- _DIRECTIONS_:
Having found the line that contains "- CORE_UTILIZATION: 40 -> 65", please retype only it and every line after it up to the end of the entries, exactly as written.

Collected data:
--
This is an optimization exercise on Yosys and OpenROAD, whose aim is a short achievable clock period and few clock cycles, not a production implementation.
Where RTL was checked, it was by simulation tests only, not by an equivalence proof against the original.
No activity file was given, so power comes from the tool's default toggle rates.

Design kmeans_iter_ctrl, start of the top module:
module kmeans_iter_ctrl #(
  parameter int unsigned AW       = 10,
  parameter int unsigned MAX_ITER = 16,
  parameter logic [15:0] TOL      = 16'h0010
) (
  input  logic          clk,
  input  logic          rst,
  input  logic          start,
  input  logic [AW-1:0] num_points,
  input  logic [47:0]   init_cx,
  input  logic [47:0]   init_cy,
  output logic          pt_rd_en,
  output logic [AW-1:0] pt_rd_addr,
  input  logic [31:0]   pt_rd_data,
  output logic          dp_valid,
  output logic [15:0]   dp_x,
  output logic [15:0]   dp_y,
  input  logic          dp_result_valid,
  input  logic [1:0]    dp_cluster,
  output logic [47:0]   cent_x,
  output logic [47:0]   cent_y,
  output logic          busy,
  output logic          done,
  output logic          converged,
  output logic [4:0]    iter_count
);
For scale: roughly 920 flip-flops, ~38,000 um^2 of cells after synthesis.
==> flow/config.mk <==
export PLATFORM = sky130hd
export DESIGN_NAME = kmeans_iter_ctrl
export DESIGN_NICKNAME = kmeans_iter_ctrl
export VERILOG_FILES = /design/flow/design.v
export SDC_FILE = /design/flow/constraint.sdc
export NUM_CORES = 4
export LEC_CHECK = 0
export CAP_MARGIN = 20
export CORE_MARGIN = 2
export CORE_UTILIZATION = 40
export SETUP_SLACK_MARGIN = 4.0
export SLEW_MARGIN = 20
==> flow/constraint.sdc <==
create_clock -name core_clock -period 6.0 [get_ports {clk}]
set_input_delay 1.2000 -clock core_clock [delete_from_list [all_inputs] [get_ports {clk}]]
set_output_delay 1.2000 -clock core_clock [all_outputs]
set_load 0.01 [all_outputs]
run.sh (not shown) runs the stock make flow with config.mk's settings and CLKGATE_MAP_FILE= SYNTH_SCRIPT=/design/flow/synth_recipe.tcl, a recipe that flattens the netlist after the stock synthesis.
Change:
- CORE_UTILIZATION: 40 -> 65
=> Via count rose by 7.8%. Register-to-register slack gains 0.02 ns. Worst setup slack gains 0.020 ns. Cell count fell by 8.4%. Wire length rose by about 9%.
--
- _RESPONSE_:
- CORE_UTILIZATION: 40 -> 65
=> Via count rose by 7.8%. Register-to-register slack gains 0.02 ns. Worst setup slack gains 0.020 ns. Cell count fell by 8.4%. Wire length rose by about 9%.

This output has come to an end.